### What needs to be done
Search the data for the string "driven" and copy each line where it turns up.

### Stored data
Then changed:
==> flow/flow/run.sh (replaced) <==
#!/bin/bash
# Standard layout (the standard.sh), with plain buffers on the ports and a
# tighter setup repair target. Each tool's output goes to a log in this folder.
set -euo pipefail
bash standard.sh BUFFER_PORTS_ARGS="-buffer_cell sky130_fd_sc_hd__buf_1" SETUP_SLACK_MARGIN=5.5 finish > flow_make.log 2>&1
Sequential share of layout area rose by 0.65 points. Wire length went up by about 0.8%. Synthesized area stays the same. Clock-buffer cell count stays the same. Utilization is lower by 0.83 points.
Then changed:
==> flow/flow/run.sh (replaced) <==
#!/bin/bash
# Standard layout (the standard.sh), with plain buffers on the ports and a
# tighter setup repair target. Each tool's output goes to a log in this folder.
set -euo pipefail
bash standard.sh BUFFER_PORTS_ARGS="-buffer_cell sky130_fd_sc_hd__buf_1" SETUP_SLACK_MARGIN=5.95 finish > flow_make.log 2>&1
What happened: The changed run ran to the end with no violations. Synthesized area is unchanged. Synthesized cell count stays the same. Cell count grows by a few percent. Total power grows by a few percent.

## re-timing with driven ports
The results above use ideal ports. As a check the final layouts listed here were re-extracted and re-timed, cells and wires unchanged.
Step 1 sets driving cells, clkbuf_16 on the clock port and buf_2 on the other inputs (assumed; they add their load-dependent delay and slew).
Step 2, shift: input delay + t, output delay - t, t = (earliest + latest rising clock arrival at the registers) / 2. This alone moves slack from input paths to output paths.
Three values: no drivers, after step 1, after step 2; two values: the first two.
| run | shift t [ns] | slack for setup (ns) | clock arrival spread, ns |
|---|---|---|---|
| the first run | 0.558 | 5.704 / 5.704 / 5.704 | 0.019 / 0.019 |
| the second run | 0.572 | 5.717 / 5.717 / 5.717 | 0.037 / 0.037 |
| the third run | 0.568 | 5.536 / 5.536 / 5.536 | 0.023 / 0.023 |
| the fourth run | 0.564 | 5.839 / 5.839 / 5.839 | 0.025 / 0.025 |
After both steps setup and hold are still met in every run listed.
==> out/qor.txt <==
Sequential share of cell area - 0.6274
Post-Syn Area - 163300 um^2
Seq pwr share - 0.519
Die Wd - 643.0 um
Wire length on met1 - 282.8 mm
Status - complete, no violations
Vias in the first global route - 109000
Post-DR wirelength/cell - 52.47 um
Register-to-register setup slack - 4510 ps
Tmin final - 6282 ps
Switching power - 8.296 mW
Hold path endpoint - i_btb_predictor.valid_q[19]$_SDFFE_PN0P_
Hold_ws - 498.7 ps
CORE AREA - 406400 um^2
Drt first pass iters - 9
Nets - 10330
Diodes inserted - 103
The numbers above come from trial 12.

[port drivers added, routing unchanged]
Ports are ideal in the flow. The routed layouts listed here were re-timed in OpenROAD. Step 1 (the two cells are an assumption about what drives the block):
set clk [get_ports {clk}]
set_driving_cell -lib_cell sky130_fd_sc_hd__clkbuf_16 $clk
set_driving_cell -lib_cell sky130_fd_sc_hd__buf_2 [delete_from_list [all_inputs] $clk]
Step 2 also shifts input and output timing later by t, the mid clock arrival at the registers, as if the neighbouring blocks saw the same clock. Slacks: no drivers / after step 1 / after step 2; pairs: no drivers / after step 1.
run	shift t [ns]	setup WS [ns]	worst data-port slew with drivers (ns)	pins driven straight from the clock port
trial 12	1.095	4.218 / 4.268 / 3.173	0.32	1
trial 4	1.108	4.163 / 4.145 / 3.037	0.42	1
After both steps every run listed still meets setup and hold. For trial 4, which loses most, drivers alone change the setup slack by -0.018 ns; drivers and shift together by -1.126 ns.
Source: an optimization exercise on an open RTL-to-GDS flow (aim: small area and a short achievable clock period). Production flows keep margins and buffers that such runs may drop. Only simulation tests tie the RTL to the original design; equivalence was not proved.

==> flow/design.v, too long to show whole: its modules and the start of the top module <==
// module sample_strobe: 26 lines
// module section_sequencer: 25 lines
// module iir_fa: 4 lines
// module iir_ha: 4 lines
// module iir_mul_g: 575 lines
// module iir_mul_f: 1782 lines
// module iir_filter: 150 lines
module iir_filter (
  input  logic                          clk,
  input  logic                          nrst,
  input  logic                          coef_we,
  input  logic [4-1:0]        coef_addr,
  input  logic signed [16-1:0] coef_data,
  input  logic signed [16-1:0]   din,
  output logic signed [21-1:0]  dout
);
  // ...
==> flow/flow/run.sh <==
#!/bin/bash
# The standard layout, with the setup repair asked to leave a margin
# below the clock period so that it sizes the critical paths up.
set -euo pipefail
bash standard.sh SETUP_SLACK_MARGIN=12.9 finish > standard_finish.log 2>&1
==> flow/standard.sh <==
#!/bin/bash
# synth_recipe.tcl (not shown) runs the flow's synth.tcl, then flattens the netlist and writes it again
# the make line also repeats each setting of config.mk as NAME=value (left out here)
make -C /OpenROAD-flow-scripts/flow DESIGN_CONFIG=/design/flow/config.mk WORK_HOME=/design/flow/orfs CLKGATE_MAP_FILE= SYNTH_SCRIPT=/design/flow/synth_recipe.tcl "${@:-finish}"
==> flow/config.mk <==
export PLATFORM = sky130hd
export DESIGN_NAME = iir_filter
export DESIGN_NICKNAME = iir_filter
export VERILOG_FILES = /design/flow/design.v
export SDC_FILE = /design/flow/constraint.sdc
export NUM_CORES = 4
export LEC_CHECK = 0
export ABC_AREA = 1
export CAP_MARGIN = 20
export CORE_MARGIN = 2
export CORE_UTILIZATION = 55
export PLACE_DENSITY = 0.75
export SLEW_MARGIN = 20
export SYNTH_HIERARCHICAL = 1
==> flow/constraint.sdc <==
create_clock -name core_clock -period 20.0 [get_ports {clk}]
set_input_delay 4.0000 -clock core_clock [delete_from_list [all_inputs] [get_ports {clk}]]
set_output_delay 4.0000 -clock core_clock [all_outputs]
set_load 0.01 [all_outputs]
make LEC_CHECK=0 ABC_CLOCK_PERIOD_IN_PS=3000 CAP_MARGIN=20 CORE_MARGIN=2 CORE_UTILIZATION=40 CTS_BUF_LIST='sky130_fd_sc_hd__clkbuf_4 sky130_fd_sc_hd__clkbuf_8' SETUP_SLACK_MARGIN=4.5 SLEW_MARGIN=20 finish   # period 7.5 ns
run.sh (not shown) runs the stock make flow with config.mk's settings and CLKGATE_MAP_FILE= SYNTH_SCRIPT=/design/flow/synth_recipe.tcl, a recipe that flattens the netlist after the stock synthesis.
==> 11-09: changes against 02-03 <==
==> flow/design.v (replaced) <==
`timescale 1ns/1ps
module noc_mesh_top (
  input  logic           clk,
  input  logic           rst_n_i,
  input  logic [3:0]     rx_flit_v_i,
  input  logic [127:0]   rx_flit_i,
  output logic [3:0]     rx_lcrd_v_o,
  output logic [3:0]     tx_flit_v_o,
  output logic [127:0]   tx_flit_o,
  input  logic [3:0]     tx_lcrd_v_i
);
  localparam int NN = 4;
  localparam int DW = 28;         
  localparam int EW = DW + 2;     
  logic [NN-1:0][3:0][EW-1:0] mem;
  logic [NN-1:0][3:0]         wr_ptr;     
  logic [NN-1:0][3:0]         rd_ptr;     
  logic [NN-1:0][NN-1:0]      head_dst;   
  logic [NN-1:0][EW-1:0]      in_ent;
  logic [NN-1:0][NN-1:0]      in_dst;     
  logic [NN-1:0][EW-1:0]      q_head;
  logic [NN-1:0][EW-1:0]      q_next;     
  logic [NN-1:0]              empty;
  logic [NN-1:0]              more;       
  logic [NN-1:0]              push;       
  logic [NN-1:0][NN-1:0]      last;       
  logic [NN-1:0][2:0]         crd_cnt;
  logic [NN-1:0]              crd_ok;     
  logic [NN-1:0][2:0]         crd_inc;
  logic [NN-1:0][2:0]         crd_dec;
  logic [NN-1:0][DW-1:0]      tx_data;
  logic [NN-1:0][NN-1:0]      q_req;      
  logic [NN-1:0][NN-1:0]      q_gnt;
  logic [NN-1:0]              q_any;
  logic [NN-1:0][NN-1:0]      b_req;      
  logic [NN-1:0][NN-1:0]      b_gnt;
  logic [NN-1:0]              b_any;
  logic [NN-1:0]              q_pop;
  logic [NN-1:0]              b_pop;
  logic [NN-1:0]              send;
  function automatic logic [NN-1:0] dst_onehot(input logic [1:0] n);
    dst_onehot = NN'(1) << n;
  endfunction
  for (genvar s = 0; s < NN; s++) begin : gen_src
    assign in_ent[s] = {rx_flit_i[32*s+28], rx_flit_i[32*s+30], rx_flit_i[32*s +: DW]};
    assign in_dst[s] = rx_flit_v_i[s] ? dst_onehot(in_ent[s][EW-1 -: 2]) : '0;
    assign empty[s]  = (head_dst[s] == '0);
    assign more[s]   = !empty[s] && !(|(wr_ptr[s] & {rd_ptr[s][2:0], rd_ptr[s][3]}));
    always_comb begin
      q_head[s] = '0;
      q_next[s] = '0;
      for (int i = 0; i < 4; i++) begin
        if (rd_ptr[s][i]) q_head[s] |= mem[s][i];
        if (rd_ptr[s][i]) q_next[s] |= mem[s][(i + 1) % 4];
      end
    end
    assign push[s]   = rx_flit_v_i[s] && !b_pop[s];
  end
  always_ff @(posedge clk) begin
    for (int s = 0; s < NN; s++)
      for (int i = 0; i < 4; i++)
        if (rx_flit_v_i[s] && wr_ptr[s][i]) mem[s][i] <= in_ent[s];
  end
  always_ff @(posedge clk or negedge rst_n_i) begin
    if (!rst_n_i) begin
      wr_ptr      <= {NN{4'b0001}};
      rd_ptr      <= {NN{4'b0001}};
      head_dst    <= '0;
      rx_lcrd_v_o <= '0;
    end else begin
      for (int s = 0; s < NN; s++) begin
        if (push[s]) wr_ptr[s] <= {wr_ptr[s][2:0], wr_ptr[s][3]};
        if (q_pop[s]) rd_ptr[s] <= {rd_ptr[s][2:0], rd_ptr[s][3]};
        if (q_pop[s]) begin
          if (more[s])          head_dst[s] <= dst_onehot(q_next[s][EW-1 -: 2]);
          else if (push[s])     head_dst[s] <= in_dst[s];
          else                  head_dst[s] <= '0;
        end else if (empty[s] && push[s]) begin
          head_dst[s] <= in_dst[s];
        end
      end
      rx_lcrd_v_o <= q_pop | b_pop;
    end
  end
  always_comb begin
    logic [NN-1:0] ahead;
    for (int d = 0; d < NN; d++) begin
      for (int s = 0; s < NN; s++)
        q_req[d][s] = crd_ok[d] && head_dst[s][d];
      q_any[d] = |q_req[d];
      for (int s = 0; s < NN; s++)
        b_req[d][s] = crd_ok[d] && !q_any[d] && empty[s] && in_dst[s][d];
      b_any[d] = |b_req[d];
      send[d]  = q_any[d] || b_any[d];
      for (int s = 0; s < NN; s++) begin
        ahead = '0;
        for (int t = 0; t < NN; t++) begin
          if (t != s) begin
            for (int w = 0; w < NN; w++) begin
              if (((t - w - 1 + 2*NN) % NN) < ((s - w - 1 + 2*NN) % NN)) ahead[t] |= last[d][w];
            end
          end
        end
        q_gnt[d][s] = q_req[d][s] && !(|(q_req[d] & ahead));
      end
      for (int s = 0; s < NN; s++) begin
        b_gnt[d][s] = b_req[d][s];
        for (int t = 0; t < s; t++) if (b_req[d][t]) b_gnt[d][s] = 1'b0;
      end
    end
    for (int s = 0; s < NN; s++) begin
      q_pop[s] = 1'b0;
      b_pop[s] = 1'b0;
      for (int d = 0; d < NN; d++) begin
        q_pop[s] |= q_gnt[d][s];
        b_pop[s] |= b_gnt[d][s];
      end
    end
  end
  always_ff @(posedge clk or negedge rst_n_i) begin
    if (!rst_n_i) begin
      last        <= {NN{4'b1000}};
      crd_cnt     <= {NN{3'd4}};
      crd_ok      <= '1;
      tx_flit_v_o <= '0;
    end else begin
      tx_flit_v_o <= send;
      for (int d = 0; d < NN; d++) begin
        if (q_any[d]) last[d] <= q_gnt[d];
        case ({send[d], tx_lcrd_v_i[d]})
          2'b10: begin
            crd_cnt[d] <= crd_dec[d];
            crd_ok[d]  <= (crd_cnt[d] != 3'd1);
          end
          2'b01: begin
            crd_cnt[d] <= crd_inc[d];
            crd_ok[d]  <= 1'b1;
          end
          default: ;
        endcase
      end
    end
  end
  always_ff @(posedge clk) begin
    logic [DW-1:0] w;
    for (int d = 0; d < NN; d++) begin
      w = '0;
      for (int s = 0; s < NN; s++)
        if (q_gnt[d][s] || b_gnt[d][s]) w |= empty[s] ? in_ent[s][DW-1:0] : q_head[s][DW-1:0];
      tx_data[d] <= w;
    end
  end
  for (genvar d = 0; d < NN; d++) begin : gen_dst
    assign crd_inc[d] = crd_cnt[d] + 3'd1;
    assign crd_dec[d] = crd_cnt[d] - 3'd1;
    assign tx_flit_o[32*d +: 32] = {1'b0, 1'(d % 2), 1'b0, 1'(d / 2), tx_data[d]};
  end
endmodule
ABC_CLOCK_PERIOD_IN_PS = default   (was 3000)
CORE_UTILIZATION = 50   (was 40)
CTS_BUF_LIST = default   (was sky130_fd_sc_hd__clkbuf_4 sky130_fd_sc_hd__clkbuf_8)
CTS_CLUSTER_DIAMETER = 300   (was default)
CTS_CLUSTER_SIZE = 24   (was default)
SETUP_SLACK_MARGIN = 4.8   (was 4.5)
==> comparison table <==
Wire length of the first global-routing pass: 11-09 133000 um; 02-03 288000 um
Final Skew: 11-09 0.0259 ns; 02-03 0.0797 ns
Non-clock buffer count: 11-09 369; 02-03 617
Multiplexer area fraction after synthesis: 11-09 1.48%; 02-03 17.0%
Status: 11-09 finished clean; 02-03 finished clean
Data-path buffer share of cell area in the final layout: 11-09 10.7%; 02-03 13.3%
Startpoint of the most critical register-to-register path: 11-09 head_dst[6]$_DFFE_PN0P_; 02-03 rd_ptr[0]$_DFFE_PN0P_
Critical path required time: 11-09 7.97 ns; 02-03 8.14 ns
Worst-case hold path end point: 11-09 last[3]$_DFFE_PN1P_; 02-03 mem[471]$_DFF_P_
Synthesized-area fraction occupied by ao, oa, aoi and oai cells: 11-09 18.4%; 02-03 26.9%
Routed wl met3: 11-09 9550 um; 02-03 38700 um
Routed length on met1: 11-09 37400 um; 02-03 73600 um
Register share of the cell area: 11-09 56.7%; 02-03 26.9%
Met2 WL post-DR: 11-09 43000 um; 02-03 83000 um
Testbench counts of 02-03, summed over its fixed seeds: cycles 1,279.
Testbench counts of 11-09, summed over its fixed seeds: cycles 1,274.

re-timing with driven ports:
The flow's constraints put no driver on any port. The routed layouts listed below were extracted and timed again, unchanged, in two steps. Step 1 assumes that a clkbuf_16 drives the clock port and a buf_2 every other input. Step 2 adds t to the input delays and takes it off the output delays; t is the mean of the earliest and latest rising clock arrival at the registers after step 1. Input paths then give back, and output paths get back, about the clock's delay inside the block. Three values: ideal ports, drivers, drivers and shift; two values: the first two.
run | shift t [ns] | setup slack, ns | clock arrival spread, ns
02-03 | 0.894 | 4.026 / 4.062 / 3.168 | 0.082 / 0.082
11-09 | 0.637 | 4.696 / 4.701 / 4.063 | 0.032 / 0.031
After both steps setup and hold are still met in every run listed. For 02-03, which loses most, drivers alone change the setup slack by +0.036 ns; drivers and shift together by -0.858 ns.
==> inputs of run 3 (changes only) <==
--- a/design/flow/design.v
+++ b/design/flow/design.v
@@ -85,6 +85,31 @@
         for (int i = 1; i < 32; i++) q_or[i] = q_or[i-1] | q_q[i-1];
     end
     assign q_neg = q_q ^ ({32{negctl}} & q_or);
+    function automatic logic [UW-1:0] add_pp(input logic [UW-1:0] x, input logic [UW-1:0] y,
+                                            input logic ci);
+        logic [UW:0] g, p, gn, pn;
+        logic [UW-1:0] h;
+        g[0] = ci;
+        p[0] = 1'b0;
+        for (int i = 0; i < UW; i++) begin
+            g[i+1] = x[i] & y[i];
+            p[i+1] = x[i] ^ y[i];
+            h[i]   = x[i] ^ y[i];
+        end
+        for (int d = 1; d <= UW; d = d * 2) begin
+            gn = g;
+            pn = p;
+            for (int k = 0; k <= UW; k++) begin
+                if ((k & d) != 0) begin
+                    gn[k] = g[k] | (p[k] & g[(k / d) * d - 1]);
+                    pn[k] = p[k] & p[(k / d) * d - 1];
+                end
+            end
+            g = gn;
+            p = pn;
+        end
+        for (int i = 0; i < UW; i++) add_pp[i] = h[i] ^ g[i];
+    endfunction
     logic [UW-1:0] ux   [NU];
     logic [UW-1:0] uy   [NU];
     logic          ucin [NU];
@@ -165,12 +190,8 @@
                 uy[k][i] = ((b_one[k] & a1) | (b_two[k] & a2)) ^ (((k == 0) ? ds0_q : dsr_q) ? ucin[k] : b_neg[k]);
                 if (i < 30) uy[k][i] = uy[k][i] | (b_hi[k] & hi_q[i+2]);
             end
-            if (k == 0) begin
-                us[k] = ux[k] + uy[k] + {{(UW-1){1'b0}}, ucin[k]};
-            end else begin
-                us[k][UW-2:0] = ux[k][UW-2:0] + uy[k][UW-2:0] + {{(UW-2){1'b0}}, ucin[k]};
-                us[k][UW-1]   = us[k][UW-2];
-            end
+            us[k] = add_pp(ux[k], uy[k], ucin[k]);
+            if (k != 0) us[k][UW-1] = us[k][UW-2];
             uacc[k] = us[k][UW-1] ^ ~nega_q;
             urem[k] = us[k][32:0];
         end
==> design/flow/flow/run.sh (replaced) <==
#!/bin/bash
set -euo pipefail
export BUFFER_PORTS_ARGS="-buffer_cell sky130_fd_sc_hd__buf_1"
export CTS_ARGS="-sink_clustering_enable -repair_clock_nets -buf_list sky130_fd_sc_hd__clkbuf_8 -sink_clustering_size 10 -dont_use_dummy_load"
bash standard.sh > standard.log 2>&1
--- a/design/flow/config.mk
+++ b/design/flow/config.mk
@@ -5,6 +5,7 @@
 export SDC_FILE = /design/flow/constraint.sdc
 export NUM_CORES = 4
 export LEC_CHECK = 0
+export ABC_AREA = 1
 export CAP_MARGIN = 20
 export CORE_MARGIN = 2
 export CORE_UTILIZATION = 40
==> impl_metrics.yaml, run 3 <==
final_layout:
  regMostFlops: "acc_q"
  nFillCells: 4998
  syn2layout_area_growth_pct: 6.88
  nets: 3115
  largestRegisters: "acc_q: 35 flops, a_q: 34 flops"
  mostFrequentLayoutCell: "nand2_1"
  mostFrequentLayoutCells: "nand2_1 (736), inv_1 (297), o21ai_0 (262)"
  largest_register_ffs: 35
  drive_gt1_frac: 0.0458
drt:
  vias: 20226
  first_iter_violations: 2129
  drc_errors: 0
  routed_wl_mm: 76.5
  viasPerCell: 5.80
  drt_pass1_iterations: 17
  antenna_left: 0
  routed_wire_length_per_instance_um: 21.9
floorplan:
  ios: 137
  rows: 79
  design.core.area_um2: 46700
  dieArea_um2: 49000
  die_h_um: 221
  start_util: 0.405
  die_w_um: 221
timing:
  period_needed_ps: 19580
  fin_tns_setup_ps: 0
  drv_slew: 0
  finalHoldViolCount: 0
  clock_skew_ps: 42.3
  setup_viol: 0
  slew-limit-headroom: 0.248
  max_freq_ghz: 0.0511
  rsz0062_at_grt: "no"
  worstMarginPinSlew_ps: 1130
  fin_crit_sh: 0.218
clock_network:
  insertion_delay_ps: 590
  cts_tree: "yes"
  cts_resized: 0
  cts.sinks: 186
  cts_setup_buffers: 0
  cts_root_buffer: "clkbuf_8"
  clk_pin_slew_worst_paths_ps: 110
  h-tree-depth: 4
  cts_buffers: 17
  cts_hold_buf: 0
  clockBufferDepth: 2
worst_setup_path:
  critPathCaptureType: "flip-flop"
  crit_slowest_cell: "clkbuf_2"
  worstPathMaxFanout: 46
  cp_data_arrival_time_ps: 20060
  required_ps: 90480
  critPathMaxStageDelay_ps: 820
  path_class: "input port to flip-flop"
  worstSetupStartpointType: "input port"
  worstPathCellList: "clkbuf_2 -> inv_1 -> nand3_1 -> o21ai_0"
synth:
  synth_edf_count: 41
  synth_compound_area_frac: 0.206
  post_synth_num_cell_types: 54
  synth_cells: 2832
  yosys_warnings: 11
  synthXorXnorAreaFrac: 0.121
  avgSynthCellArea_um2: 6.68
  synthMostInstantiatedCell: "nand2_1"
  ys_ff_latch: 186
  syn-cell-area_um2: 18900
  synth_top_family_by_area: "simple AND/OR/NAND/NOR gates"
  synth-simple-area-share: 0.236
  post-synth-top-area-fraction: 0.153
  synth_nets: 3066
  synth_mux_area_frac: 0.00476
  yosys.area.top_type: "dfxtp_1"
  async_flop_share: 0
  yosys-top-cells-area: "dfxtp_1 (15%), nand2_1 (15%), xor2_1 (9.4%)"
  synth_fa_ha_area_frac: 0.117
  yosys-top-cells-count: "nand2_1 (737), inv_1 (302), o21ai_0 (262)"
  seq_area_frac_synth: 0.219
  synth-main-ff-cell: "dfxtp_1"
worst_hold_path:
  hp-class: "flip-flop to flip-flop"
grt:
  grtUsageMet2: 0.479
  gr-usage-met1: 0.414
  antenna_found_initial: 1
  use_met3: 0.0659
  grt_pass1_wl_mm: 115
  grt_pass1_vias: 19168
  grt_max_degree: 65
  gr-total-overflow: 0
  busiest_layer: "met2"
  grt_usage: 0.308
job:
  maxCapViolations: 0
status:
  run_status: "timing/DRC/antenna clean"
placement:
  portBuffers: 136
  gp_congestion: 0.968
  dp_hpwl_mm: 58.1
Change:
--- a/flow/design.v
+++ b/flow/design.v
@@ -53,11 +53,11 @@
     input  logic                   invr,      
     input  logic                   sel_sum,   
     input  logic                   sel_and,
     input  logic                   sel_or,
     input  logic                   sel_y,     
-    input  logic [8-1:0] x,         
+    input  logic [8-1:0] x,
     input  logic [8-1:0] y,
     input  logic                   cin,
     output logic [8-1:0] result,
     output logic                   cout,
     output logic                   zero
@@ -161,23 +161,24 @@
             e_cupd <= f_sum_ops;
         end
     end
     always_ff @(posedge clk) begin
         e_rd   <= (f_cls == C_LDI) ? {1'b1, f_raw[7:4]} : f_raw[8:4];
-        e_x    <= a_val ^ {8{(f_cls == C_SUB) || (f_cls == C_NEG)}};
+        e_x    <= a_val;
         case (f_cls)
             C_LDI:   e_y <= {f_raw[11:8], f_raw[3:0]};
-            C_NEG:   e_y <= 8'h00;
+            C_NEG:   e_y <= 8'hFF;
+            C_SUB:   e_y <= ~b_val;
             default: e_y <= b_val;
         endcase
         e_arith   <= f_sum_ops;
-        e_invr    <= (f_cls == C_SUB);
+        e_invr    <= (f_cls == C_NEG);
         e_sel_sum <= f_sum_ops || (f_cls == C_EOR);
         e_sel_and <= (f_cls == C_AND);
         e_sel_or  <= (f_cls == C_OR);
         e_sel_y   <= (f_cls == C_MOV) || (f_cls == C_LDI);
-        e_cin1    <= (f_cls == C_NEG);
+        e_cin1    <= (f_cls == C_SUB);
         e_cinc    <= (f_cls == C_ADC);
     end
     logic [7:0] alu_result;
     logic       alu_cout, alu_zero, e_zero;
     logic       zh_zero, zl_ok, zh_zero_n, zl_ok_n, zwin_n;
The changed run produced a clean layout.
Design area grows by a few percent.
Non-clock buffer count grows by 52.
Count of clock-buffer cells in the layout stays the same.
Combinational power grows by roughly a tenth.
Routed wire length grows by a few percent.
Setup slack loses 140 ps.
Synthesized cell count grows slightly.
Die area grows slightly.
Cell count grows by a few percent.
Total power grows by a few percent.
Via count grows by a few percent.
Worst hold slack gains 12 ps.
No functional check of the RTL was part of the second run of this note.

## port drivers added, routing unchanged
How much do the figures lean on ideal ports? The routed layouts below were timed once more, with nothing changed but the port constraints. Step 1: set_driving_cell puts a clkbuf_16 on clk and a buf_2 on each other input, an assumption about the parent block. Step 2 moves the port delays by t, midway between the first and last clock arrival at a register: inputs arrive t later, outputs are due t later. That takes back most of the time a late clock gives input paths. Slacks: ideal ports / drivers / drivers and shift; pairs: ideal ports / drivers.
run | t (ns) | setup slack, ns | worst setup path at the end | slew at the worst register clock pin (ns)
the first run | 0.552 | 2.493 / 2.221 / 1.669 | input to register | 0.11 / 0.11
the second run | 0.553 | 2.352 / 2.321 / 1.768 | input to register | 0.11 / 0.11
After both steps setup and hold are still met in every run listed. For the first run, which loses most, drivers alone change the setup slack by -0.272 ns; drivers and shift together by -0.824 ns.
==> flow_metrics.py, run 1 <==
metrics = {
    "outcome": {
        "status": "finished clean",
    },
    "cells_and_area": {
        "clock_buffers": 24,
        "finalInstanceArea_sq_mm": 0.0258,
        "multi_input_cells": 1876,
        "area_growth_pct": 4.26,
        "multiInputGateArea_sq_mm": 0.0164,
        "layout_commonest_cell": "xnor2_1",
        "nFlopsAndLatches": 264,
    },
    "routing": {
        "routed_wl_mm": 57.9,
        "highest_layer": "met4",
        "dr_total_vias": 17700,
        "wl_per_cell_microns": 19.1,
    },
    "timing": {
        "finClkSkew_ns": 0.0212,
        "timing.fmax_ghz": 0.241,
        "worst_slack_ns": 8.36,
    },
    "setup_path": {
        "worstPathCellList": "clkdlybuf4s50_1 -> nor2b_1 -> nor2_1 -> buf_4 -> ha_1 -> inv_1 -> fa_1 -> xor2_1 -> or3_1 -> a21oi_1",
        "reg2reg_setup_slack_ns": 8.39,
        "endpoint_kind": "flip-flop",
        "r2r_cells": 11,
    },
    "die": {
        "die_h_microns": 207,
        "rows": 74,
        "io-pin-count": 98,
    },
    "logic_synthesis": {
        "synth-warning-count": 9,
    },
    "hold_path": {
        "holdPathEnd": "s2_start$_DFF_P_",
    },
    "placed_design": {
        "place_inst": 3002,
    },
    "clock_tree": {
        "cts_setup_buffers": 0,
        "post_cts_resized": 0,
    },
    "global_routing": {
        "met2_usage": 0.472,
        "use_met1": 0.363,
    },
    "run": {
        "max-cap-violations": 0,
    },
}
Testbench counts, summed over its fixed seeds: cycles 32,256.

### Answer to the problem
## re-timing with driven ports
run	shift t [ns]	setup WS [ns]	worst data-port slew with drivers (ns)	pins driven straight from the clock port
re-timing with driven ports:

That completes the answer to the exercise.